EXERCISE DIRECTIONS:
Only the lines from the opening of the material through the one containing "- putting SETUP_SLACK_MARGIN" should be reproduced, each exactly as it stands.
━━━━━ PROVIDED RECORDS ━━━━━
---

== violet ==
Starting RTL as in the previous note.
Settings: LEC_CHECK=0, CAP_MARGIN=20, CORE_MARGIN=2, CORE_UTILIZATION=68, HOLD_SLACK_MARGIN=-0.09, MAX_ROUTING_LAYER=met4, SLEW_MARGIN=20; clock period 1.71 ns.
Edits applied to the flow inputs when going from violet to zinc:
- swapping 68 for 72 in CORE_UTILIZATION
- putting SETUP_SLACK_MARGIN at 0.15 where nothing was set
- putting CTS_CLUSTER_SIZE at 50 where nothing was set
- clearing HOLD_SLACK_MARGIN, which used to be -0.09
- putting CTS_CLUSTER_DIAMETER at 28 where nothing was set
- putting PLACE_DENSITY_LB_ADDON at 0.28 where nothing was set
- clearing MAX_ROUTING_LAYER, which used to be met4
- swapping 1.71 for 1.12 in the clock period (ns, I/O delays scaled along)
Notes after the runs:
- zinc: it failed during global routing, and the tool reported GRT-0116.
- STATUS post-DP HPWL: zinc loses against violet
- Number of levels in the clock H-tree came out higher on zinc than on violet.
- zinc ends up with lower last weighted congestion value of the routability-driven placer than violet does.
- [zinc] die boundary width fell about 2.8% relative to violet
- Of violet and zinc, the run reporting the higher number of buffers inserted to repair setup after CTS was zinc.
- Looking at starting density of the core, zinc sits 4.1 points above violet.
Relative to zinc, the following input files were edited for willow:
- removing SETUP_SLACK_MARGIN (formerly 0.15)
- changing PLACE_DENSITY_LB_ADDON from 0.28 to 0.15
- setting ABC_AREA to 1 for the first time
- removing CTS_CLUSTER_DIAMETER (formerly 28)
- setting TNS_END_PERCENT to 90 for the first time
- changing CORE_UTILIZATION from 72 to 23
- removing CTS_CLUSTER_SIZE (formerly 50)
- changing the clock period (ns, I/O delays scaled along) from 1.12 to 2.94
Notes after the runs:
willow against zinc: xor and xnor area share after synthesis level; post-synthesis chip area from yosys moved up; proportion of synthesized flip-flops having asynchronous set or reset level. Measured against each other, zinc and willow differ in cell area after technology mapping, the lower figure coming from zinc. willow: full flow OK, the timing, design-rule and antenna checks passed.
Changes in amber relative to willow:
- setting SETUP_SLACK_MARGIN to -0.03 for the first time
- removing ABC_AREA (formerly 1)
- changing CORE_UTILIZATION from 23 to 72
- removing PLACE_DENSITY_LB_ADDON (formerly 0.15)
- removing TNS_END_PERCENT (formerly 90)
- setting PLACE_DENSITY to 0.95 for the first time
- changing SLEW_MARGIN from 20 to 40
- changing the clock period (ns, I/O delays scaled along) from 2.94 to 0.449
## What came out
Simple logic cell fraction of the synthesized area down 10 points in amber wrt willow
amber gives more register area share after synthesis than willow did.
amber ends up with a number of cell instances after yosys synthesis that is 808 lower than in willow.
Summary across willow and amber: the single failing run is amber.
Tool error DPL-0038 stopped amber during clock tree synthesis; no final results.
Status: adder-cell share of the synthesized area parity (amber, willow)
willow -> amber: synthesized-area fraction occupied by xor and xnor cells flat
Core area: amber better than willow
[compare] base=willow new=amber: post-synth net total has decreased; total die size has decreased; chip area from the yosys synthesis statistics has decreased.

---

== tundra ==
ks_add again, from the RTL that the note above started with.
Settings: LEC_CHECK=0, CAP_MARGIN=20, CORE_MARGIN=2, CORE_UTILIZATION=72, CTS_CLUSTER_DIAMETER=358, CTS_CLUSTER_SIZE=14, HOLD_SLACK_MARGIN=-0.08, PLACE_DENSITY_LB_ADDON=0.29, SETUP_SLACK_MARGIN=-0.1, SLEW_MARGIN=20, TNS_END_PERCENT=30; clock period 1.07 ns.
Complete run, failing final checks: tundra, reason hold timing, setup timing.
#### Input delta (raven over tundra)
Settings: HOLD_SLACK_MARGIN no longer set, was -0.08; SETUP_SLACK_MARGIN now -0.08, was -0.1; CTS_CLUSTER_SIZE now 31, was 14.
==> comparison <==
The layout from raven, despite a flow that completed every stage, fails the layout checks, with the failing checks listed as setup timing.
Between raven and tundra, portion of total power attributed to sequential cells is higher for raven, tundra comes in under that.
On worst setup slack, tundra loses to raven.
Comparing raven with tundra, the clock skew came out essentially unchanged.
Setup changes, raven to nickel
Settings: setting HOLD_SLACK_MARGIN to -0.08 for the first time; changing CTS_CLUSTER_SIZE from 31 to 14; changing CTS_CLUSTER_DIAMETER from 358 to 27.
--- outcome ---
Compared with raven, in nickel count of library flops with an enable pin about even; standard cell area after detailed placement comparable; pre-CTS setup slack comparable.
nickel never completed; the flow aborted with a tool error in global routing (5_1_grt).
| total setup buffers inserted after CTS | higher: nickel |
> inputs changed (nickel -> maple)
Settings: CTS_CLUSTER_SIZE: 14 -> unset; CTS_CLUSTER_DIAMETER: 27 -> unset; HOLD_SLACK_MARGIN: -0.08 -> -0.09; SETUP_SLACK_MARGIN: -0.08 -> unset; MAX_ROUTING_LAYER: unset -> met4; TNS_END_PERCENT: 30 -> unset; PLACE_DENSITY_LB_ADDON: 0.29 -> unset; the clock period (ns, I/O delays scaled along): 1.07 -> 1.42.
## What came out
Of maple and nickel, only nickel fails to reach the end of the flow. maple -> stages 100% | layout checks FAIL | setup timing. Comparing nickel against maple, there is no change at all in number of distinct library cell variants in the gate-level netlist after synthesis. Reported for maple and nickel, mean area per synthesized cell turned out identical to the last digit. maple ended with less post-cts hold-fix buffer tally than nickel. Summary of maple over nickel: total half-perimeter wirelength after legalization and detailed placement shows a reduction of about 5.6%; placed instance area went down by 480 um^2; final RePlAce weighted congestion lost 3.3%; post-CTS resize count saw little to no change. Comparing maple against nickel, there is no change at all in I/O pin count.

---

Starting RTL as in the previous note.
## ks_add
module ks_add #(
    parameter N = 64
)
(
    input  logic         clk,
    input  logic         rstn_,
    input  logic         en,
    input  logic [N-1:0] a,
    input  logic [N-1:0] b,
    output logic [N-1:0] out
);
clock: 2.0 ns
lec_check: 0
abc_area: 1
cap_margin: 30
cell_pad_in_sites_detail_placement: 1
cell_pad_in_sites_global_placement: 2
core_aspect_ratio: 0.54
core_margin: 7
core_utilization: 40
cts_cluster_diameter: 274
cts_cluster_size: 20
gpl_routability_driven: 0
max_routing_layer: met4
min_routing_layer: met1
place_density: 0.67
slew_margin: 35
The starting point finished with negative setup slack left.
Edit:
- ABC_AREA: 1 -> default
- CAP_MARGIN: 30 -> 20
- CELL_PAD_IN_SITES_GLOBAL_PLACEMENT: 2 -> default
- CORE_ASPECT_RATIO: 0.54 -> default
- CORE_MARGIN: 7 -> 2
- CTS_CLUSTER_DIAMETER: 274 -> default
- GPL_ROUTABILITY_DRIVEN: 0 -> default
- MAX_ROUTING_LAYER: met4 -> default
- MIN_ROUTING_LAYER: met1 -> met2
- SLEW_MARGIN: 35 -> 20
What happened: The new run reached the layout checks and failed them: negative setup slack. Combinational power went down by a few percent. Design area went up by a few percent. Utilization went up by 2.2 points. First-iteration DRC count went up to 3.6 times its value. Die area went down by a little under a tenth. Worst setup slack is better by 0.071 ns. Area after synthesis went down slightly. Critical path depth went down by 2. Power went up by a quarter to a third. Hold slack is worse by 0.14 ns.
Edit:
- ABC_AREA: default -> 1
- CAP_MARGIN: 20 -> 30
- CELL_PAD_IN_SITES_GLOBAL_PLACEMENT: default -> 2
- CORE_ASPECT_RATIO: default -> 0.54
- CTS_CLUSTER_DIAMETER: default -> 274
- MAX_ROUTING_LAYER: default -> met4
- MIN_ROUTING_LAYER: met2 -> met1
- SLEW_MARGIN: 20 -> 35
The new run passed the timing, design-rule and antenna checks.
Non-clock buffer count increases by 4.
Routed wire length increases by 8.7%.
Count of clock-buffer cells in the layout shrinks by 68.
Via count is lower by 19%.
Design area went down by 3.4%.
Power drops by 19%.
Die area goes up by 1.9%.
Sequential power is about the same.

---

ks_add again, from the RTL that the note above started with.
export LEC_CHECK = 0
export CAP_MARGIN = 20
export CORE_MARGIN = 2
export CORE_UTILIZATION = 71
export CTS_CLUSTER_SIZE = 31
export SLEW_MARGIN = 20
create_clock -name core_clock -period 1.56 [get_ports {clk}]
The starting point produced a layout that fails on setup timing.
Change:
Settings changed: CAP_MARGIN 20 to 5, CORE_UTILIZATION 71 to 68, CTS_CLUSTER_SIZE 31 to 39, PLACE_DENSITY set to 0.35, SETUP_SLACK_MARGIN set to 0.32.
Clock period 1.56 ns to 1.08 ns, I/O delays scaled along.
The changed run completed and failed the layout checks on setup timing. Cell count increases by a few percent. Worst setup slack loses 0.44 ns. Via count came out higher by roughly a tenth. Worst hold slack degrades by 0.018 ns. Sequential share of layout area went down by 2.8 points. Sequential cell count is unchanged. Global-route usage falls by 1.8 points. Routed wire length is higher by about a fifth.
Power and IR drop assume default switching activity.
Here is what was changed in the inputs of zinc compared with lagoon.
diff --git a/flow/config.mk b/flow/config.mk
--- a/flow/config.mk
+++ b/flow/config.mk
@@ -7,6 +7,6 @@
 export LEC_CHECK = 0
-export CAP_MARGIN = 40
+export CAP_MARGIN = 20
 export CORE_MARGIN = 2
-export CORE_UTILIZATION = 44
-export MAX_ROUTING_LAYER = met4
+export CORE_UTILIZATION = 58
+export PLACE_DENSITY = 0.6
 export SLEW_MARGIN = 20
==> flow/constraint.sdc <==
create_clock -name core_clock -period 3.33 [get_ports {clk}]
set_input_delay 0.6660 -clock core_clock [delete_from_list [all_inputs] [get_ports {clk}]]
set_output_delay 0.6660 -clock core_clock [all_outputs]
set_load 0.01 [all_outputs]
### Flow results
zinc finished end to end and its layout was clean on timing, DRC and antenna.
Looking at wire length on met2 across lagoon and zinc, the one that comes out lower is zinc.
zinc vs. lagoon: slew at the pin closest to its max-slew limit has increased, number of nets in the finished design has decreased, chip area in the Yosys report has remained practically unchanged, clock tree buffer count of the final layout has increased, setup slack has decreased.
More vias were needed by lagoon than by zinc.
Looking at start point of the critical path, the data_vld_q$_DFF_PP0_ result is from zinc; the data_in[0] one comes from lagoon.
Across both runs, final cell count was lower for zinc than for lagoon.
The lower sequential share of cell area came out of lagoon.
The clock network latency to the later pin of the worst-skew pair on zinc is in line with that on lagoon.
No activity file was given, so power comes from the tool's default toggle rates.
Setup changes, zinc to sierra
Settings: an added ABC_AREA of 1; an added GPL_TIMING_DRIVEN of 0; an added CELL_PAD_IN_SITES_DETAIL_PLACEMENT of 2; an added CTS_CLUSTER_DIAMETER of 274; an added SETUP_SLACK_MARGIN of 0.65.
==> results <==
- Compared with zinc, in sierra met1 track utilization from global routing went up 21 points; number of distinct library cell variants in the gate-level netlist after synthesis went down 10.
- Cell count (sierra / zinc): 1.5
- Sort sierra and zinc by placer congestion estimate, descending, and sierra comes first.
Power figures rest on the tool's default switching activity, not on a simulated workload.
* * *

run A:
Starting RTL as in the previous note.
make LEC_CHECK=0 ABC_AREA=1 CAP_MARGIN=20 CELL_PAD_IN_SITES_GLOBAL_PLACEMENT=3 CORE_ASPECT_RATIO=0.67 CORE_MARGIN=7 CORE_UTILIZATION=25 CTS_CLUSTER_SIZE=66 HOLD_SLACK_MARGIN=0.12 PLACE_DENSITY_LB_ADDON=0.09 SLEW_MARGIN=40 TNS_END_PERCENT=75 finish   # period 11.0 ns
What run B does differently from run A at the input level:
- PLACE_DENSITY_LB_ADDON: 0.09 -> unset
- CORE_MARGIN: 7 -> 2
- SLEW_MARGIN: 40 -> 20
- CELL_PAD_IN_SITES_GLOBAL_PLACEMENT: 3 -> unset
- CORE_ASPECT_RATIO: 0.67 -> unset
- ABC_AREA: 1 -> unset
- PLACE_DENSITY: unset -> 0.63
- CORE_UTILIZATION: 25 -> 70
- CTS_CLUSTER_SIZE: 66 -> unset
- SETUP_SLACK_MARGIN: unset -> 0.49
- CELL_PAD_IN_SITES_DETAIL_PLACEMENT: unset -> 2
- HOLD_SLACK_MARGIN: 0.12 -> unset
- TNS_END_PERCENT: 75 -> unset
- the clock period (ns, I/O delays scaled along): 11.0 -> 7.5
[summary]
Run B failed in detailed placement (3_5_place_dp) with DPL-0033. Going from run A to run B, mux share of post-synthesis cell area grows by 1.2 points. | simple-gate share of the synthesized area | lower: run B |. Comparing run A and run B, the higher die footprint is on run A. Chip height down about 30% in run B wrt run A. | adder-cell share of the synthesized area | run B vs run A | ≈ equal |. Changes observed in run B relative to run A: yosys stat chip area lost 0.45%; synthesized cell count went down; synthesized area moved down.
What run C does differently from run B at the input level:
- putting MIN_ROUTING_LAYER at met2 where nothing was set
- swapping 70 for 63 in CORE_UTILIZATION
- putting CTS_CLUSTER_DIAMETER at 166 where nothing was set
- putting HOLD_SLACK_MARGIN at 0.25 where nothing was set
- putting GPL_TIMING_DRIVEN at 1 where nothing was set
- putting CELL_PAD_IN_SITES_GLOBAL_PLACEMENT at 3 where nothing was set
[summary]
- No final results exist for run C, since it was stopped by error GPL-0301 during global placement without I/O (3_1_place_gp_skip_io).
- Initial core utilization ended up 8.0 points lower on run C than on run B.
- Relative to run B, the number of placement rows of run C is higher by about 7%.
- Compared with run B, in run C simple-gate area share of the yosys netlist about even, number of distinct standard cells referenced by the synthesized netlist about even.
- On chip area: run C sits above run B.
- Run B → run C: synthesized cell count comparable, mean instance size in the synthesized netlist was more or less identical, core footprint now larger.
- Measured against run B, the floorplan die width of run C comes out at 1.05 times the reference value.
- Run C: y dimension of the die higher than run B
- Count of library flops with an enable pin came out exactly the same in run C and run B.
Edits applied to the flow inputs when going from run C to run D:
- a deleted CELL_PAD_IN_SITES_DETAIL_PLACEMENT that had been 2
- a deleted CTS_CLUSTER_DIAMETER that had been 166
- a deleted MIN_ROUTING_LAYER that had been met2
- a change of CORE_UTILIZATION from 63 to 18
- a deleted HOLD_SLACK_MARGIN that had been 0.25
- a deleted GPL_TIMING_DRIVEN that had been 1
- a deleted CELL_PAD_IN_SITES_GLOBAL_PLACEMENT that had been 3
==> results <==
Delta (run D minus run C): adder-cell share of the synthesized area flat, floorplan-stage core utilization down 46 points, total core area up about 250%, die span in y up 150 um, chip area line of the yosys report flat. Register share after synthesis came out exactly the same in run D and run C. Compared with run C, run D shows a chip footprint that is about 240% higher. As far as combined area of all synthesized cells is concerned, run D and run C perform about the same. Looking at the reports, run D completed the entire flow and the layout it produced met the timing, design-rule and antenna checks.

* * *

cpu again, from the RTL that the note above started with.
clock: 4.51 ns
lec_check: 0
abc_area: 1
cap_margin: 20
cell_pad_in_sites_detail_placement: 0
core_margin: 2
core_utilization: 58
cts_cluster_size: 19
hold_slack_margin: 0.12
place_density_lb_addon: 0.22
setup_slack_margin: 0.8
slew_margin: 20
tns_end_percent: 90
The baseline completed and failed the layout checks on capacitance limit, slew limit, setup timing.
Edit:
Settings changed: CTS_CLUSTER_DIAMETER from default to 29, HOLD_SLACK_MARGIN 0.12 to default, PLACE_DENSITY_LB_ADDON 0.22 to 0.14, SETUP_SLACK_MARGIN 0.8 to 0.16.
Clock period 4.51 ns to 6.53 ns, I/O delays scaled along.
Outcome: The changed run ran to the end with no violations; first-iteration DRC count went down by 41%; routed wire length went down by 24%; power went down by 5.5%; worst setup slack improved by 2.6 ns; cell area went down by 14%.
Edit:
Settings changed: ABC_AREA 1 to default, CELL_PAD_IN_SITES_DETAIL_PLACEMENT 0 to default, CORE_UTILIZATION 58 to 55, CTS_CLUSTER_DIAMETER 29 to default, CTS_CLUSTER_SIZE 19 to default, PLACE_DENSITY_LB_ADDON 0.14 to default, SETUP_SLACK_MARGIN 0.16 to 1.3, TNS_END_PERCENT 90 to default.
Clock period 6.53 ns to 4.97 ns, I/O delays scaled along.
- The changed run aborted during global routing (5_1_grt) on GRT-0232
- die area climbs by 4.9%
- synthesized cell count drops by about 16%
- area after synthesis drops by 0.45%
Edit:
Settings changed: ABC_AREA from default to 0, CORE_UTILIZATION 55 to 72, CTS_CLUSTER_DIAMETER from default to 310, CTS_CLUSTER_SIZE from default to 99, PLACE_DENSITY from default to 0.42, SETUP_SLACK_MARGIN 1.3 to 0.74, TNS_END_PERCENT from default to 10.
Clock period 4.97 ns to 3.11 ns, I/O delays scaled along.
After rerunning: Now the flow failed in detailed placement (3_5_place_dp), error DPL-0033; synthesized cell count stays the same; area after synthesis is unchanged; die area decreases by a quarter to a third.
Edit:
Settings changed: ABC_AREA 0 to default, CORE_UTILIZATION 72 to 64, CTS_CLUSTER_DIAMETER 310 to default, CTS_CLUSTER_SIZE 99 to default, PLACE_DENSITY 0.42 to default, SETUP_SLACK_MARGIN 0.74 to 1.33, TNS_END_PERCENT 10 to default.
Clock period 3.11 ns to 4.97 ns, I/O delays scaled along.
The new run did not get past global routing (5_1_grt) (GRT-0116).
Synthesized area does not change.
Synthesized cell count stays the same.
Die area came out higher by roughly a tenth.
━━━━━
YOUR RESPONSE:
---

== violet ==
Starting RTL as in the previous note.
Settings: LEC_CHECK=0, CAP_MARGIN=20, CORE_MARGIN=2, CORE_UTILIZATION=68, HOLD_SLACK_MARGIN=-0.09, MAX_ROUTING_LAYER=met4, SLEW_MARGIN=20; clock period 1.71 ns.
Edits applied to the flow inputs when going from violet to zinc:
- swapping 68 for 72 in CORE_UTILIZATION
- putting SETUP_SLACK_MARGIN at 0.15 where nothing was set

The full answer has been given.